There's no single magic bullet. But if we're going to get beyond both anti-labor, neoliberalism, and neoliberal globalism—which is really unilateral liberalism, because if your trading partner is cheating, or is state capitalist like China, it’s not really free trade but one-way free trade)—I think we need to combine these two simultaneously. 


Yascha Mounk: The economic dimension used to determine who was on the Left and who was on the Right. You once would have been able, with some degree of accuracy, to guess who somebody's voting for by asking them something like, would you rather have a bigger welfare state and more taxes or a smaller welfare state and less taxes? Today, it seems to me that culture is at the forefront of our politics. And, really, what drives you is the economic dimension and the sort of epiphenomenal policy position that that pushes you to embrace becomes the foundation of your perceived political orientation in a system that says what's primary is culture.

Do you see the set of arguments you're making about the economy finding a political home in the United States? Or do you think they will continue to be as homeless as they have been in the last decades?
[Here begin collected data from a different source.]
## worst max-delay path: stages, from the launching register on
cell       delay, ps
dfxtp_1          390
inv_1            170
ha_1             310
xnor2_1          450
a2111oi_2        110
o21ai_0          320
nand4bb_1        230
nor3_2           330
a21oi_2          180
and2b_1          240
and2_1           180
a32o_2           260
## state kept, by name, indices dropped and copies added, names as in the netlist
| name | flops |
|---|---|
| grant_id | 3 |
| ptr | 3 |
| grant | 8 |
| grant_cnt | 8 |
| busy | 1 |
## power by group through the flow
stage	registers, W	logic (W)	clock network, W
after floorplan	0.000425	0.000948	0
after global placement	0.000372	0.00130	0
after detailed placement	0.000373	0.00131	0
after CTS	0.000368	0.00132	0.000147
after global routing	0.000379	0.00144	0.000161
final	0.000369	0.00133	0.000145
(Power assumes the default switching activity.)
--- config.mk ---
export PLATFORM = sky130hd
export DESIGN_NAME = id_ex_reg
export DESIGN_NICKNAME = d
export VERILOG_FILES = /design/src/rtl/id_ex_reg_pkg.sv /design/src/rtl/id_ex_reg_pipe_field_reg.sv /design/src/rtl/id_ex_reg.sv
export SDC_FILE = /design/constraint.sdc
export NUM_CORES = 1
export LEC_CHECK = 0
export ABC_AREA = 1
export BUFFER_PORTS_ARGS = -buffer_cell sky130_fd_sc_hd__buf_2
export CAP_MARGIN = 20
export CORE_AREA = 5 5 131 133
export DETAILED_ROUTE_END_ITERATION = 10
export DIE_AREA = 0 0 136 138
export GPL_ROUTABILITY_DRIVEN = 0
export GPL_TIMING_DRIVEN = 0
export PLACE_DENSITY_LB_ADDON = 0.2
export SYNTH_ARGS = -nofsm -noshare
export SYNTH_HDL_FRONTEND = slang
export SYNTH_SLANG_ARGS = --single-unit
export TNS_END_PERCENT = 20
--- constraint.sdc ---
create_clock -name clk -period 4.56 [get_ports clk]
set_clock_uncertainty 0.2 [all_clocks]
set_input_delay 0.684 -clock clk [delete_from_list [all_inputs] [get_ports clk]]
set_output_delay 0.684 -clock clk [all_outputs]
set_load 0.05 [all_outputs]
--- src/rtl/id_ex_reg_pkg.sv ---
// Shared MIPS pipeline package: ALU operation encodings, register index
// width and the stage-action type used by the pipeline registers.
package id_ex_reg_pkg;

    localparam int REG_IDX_W  = 5;
    localparam int ALU_CTRL_W = 3;

    typedef enum logic [ALU_CTRL_W-1:0] {
        ALU_AND = 3'b000,
        ALU_OR  = 3'b001,
        ALU_ADD = 3'b010,
        ALU_SUB = 3'b110,
        ALU_SLT = 3'b111
    } alu_ctrl_e;

    typedef enum logic [1:0] {
        ACT_LOAD  = 2'd0,
        ACT_HOLD  = 2'd1,
        ACT_CLEAR = 2'd2
    } stage_action_e;

    // A frozen stage ignores flush; otherwise flush beats stall, stall beats load.
    function automatic stage_action_e select_action(input logic en,
                                                    input logic flush,
                                                    input logic stall);
        stage_action_e act;
        if (!en) begin
            act = ACT_HOLD;
        end else if (flush) begin
            act = ACT_CLEAR;
        end else if (stall) begin
            act = ACT_HOLD;
        end else begin
            act = ACT_LOAD;
        end
        return act;
    endfunction

endpackage

--- src/rtl/id_ex_reg_pipe_field_reg.sv ---
// Width-parameterised pipeline field register with load, hold and clear.
module pipe_field_reg #(
    parameter int W = 1
) (
    input  logic         clk,
    input  logic         reset,
    input  logic         clear,
    input  logic         hold,
    input  logic [W-1:0] d,
    output logic [W-1:0] q
);

    // Priority: reset, then clear (bubble), then hold, otherwise load d.
    always_ff @(posedge clk) begin
        if (reset) begin
            q <= '0;
        end else if (clear) begin
            q <= '0;
        end else if (!hold) begin
            q <= d;
        end
    end

endmodule

--- src/rtl/id_ex_reg.sv ---
// ID/EX pipeline register with debugger freeze, hazard stall/flush and a
// count of valid instructions admitted into the execute stage.
module id_ex_reg
    import id_ex_reg_pkg::*;
#(
    parameter int DATA_W = 32
) (
    input  logic                  clk,
    input  logic                  reset,
    input  logic                  EnE,
    input  logic                  StallE,
    input  logic                  FlushE,
    input  logic                  RegWriteD,
    input  logic                  MemtoRegD,
    input  logic                  MemWriteD,
    input  logic                  ALUSrcD,
    input  logic                  RegDstD,
    input  logic [ALU_CTRL_W-1:0] ALUControlD,
    input  logic [DATA_W-1:0]     RD1D,
    input  logic [DATA_W-1:0]     RD2D,
    input  logic [DATA_W-1:0]     SignImmD,
    input  logic [DATA_W-1:0]     PCPlus4D,
    input  logic [REG_IDX_W-1:0]  RsD,
    input  logic [REG_IDX_W-1:0]  RtD,
    input  logic [REG_IDX_W-1:0]  RdD,
    input  logic                  ValidD,
    output logic                  RegWriteE,
    output logic                  MemtoRegE,
    output logic                  MemWriteE,
    output logic                  ALUSrcE,
    output logic                  RegDstE,
    output logic [ALU_CTRL_W-1:0] ALUControlE,
    output logic [DATA_W-1:0]     RD1E,
    output logic [DATA_W-1:0]     RD2E,
    output logic [DATA_W-1:0]     SignImmE,
    output logic [DATA_W-1:0]     PCPlus4E,
    output logic [REG_IDX_W-1:0]  RsE,
    output logic [REG_IDX_W-1:0]  RtE,
    output logic [REG_IDX_W-1:0]  RdE,
    output logic                  ValidE,
    output logic [31:0]           InstrCountE
);

    localparam int CTRL_W = 6 + ALU_CTRL_W;
    localparam int DAT_W  = 4 * DATA_W;
    localparam int IDX_W  = 3 * REG_IDX_W;

    stage_action_e act;
    logic          clear;
    logic          hold;
    logic [CTRL_W-1:0] ctrl_q;
    logic [DAT_W-1:0]  dat_q;
    logic [IDX_W-1:0]  idx_q;
    logic [31:0]       instr_count;

    assign act   = select_action(EnE, FlushE, StallE);
    assign clear = (act == ACT_CLEAR);
    assign hold  = (act == ACT_HOLD);

    pipe_field_reg #(.W(CTRL_W)) ctrl_reg (
        .clk   (clk),
        .reset (reset),
        .clear (clear),
        .hold  (hold),
        .d     ({RegWriteD, MemtoRegD, MemWriteD, ALUSrcD, RegDstD, ALUControlD, ValidD}),
        .q     (ctrl_q)
    );

    pipe_field_reg #(.W(DAT_W)) data_reg (
        .clk   (clk),
        .reset (reset),
        .clear (clear),
        .hold  (hold),
        .d     ({RD1D, RD2D, SignImmD, PCPlus4D}),
        .q     (dat_q)
    );

    pipe_field_reg #(.W(IDX_W)) idx_reg (
        .clk   (clk),
        .reset (reset),
        .clear (clear),
        .hold  (hold),
        .d     ({RsD, RtD, RdD}),
        .q     (idx_q)
    );

    assign {RegWriteE, MemtoRegE, MemWriteE, ALUSrcE, RegDstE, ALUControlE, ValidE} = ctrl_q;
    assign {RD1E, RD2E, SignImmE, PCPlus4E} = dat_q;
    assign {RsE, RtE, RdE} = idx_q;
    assign InstrCountE = instr_count;

    // Count real instructions entering EX; only a genuine load advances it, wrapping silently.
    always_ff @(posedge clk) begin
        if (reset) begin
            instr_count <= '0;
        end else if (act == ACT_LOAD && ValidD) begin
            instr_count <= instr_count + 32'd1;
        end
    end

endmodule

; ---- Word-level counts from Yosys, hierarchy flattened
; Cells that the tools add are included.
[classes]
n_mux = 3
n_addsub = 1
n_eq_ne = 2
reduce_logical = 3
[ops]
columns = cell, count
row1 = "adder 32 x 1 -> 32 bit, second input constant", 1
row2 = two-way mux 2 bit, 2
row3 = "equality test 2 x 1 -> 1 bit, second input constant", 1
row4 = "equality test 2 bit, second input constant", 1
row5 = logical NOT 2 bit, 1
row6 = OR reduction 2 bit, 1
row7 = logical AND 1 bit, 1
row8 = two-way mux 1 bit, 1
[totals]
out_inout_bits = 184
reg_bits = 184
in_bits = 157
word_cells = 13

; ---- Logic depth before layout (Yosys ltp)
; Gate-level depths: netlist of run 1.
[logic_depth]
depth_word = 5
depth_mapped = 10
depth_no_buf = 9

; ---- Modules after synthesis
; A second synthesis of run 1 with hierarchy kept.
[unflattened]
hier_cells = 1239
hier_area_um2 = 8200.4
[by_module_without_submodules]
columns = mod, cells_each, area_each_um2, seq_area_each_um2, instances
row1 = pipe_field_reg at data_reg, 811, 5241.3, 2562.5, 1
row2 = id_ex_reg, 276, 1876.8, 640.6, 1
row3 = pipe_field_reg at idx_reg, 95, 649.4, 300.3, 1
row4 = pipe_field_reg at ctrl_reg, 57, 432.9, 180.2, 1

; ---- Worst setup path after synthesis of run 1
; Ideal clock, no wire load.
[synth_path]
path_kind = register to register
start = register instr_count[1], in the netlist InstrCountE[1]
end = register instr_count[20], in the netlist InstrCountE[20]
slack_ns = 2.574
setup_time_ns = 0.117
synth_period_minus_slack_ns = 1.986
path_buffers = 0
t_arrival_ns = 1.669
required_time_ns = 4.243
stages_incl_launch_ff = 9
cell_sequence = dfxtp_1 ha_1 inv_1 nor2_2 nand3_2 nor2_1 nand3_1 nand2_1 nor2_1
[synth_between]
elab_chain_cells = 1
[synth_rtl]
columns = element, line
row1 = from (decl), id_ex_reg.sv:54  ; logic [31:0] instr_count;
row2 = from (signal assigned), id_ex_reg.sv:97  ; instr_count <= instr_count + 32'd1;
row3 = adder 32 x 1 -> 32 bit, id_ex_reg.sv:97
; No other way between the ends.
; A chain may end at the register's enable or synchronous reset.

; ---- Final worst setup path of run 1
[layout_path]
start = register instr_count[16], in the netlist InstrCountE[16]
end = output port InstrCountE[16]
[layout_rtl]
columns = element, line
row1 = to (decl), id_ex_reg.sv:41  ; output logic [31:0] InstrCountE
; No word-level cell between the ends.
### config.mk
export PLATFORM = sky130hd
export DESIGN_NAME = debug_trace_buffer
export DESIGN_NICKNAME = d
export VERILOG_FILES = /design/src/rtl/debug_trace_buffer.sv
export SDC_FILE = /design/constraint.sdc
export NUM_CORES = 1
export LEC_CHECK = 0
export ABC_AREA = 1
export ABC_CLOCK_PERIOD_IN_PS = 13150
export CAP_MARGIN = 25
export CORE_UTILIZATION = 30
export CTS_BUF_LIST = sky130_fd_sc_hd__clkbuf_8
export DETAILED_ROUTE_END_ITERATION = 6
export GPL_ROUTABILITY_DRIVEN = 0
export PLACE_DENSITY = 0.56
export SYNTH_ARGS = -nofsm -noshare
export SYNTH_HDL_FRONTEND = slang
export SYNTH_SLANG_ARGS = --single-unit
### constraint.sdc
create_clock -name clk -period 13.15 [get_ports clk]
set_input_delay 1.315 -clock clk [delete_from_list [all_inputs] [get_ports clk]]
set_output_delay 1.315 -clock clk [all_outputs]
set_load 0.01 [all_outputs]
Lind: It's certainly the case that I have been coded as a conservative. I would have been coded as a progressive in 2010. In 1990, I would have been on the Left. I was a Cold War liberal but Cold War liberals were pro-labor, pro-union, and so on. I'm simply setting forth a position that I think is coherent. Who decides at any given moment what is Left and what is Right? All the way up until 2000, immigration restriction was pushed by the AFL-CIO and by the labor movement because of worries about competition and wage suppression. The people who were making the arguments about open borders and humanitarianism and so on were Cato Institute libertarians and the representatives of American agribusiness. After 2000, suddenly, what had been the right-wing libertarian position on immigration was now the progressive immigration position. And if you criticized it, you were a bigot, a nativist and a fascist. The same is true on trade. The trade skeptics are now mostly in the Republican Party. They were mostly in the Democratic Party—you had people like Dick Gephardt, who were economic nationalists. 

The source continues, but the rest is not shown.